Mito 2: Mayor concentración implica mejor nivel de control. Es natural pensar que cuanto mayor es la concentración de microorganismos en un producto, mejor será su desempeño en el campo. Sin embargo, este no es siempre el caso. Se compararon tres productos diferentes de Bacillus, cada uno con una concentración distinta de microorganismos. Lo sorprendente fue que el producto con la concentración más baja fue tan efectivo como uno de los más concentrados e incluso comparable a un antibiótico sintético. Esto está relacionado con el punto anterior ya que, en lugar de enfocarse solo en la cantidad de microorganismos, debemos evaluar cómo se adapta el producto a un programa de manejo integrado de plagas y cómo su modo de acción se complementa con otras estrategias de control.

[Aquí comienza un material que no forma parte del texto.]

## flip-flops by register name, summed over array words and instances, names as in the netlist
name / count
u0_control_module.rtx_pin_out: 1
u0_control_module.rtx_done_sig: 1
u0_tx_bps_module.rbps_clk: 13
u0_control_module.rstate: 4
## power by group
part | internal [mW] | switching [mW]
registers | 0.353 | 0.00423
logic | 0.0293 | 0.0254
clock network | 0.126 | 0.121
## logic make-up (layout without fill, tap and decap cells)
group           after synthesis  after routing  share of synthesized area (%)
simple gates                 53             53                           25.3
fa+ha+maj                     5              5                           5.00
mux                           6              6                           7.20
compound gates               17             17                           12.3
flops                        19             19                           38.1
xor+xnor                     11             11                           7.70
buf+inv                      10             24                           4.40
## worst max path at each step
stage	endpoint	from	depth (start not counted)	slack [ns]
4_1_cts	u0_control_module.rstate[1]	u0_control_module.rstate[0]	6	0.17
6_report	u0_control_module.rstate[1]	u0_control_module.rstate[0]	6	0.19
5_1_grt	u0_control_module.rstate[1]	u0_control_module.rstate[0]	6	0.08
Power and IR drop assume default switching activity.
==> flow/design.v <==
module data_mem(
    input clk, reset, 
    input [1: 0] MemWrite, 
    input [2: 0] MemRead,
    input [31: 0] address, write_data,
    output reg [31: 0] MemRead_data
);
reg [7: 0] data [127: 0];
always @(*) begin
    case (MemRead[1: 0])
        2'b00:begin
            MemRead_data = 32'b0;
        end
        2'b01:begin
            MemRead_data = {data[address + 3], data[address + 2], data[address + 1], data[address]};
        end
        2'b10:begin
            if(MemRead[2]) MemRead_data = {{16{data[address + 1][7]}}, data[address + 1], data[address]};
            else MemRead_data = {16'b0, data[address + 1], data[address]};
        end
        2'b11:begin
            if(MemRead[2]) MemRead_data = {{24{data[address][7]}}, data[address]};
            else MemRead_data = {24'b0, data[address]};
        end 
        default:begin
            MemRead_data = 32'b0;
        end
    endcase
end
always @(posedge clk) begin
    case (MemWrite)
        2'b01:begin
            data[address + 3] = write_data[31: 24];
            data[address + 2] = write_data[23: 16];
            data[address + 1] = write_data[15: 8];
            data[address] = write_data[7: 0];
        end
        2'b10:begin
            data[address + 1] = write_data[15: 8];
            data[address] = write_data[7: 0];
        end
        2'b11:begin
            data[address] = write_data[7: 0];
        end 
        default: begin
        end
    endcase
end
endmodule
module Instr_mem (
    input [31: 0] pc,
    output [31: 0] Instr
);
    reg [31: 0] inst_mem[63: 0];
    initial begin
        $readmemh("codes.txt", inst_mem);
    end
    assign Instr = inst_mem[pc >> 2];
endmodule
==> flow/codes.txt <==
fe010113
00812e23
02010413
fea42623
fec42783
0007a703
00200793
00f71e63
fec42783
0007a783
00178713
fec42783
00e7a023
01c0006f
fec42783
0007a783
00a78713
fec42783
00e7a023
00000013
01c12403
02010113
00008067
fe010113
00112e23
00812c23
02010413
00100793
fef42623
fec40793
00078513
f85ff0ef
00000793
00078513
01c12083
01812403
02010113
==> flow/run.sh <==
#!/bin/bash
# OpenROAD 26Q1-2900-gdf79404cd8, Yosys 0.63+post, stock flow scripts
make -C /OpenROAD-flow-scripts/flow DESIGN_CONFIG=/design/flow/config.mk WORK_HOME=/design/flow/orfs finish
==> flow/config.mk <==
export PLATFORM = sky130hd
export DESIGN_NAME = data_mem
export DESIGN_NICKNAME = data_mem
export VERILOG_FILES = /design/flow/design.v
export SDC_FILE = /design/flow/constraint.sdc
export NUM_CORES = 4
export LEC_CHECK = 1
export CORE_UTILIZATION = 30
==> flow/constraint.sdc <==
current_design data_mem

set clk_period 40.7
set clk_io_pct 0.2

create_clock -name clk0 -period $clk_period [get_ports {clk}]

set non_clock_inputs [all_inputs -no_clocks]
set_input_delay [expr $clk_period * $clk_io_pct] -clock clk0 $non_clock_inputs
set_output_delay [expr $clk_period * $clk_io_pct] -clock clk0 [all_outputs]
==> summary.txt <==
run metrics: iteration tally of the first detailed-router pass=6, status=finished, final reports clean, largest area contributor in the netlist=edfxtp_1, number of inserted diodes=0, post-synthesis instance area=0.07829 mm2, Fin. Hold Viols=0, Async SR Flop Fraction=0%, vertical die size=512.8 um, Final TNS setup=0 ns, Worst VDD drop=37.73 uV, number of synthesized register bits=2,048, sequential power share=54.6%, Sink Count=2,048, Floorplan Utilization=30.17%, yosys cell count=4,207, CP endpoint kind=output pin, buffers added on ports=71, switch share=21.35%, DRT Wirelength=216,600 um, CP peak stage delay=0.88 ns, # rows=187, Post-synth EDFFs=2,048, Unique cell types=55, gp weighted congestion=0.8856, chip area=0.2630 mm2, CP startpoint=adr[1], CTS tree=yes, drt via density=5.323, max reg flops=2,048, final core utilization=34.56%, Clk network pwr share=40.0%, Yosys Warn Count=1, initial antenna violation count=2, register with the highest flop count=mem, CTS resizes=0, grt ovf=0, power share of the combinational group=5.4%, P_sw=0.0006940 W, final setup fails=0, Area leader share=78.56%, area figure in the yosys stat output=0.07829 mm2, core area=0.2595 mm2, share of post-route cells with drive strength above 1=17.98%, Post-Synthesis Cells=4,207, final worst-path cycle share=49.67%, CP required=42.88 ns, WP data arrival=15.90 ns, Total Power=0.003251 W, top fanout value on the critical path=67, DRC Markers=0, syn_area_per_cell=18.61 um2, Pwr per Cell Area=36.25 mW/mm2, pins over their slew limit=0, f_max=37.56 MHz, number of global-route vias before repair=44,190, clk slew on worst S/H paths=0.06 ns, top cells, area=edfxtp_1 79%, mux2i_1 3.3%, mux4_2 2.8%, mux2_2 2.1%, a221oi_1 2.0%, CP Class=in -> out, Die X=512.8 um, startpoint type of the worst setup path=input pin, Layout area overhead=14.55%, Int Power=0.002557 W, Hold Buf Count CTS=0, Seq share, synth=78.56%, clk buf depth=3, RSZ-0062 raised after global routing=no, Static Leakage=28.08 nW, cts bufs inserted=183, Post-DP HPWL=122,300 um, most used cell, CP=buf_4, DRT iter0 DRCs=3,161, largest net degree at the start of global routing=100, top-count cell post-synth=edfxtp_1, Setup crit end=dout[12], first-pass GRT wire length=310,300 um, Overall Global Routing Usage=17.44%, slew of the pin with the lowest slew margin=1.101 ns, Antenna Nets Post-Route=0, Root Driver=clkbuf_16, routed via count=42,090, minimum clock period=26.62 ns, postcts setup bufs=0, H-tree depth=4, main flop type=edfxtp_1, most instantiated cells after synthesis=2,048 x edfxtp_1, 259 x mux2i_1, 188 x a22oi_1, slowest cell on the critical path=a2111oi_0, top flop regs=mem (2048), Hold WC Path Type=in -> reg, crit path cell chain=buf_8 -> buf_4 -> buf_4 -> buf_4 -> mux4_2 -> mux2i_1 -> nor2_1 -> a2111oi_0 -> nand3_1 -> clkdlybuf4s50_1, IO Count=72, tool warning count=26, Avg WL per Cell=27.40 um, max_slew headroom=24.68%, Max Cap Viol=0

Mito 3: Un producto comercial puede reproducirse en el campo. Una idea que se encuentra con frecuencia es la de intentar reproducir productos comerciales para ahorrar costos. Pero la producción de microorganismos a escala comercial es un proceso complejo, que requiere condiciones estrictas y controladas para mantener la pureza y la eficacia del biocontrolador. La producción de agentes de control biológico no implica solo la reproducción de la cepa ,requiere conocimientos específicos para conservar la homogeneidad genética y estimular las capacidades de control durante el proceso de producción y formulación. Esto hace que la reproducciónon farm, requiera una mayor regulación, dado que además de fallas en la eficacia en los productos, el riesgo de contaminación implica la aparición de patógenos para humanos, como Escherichiacoli, Salmonella spp, etc.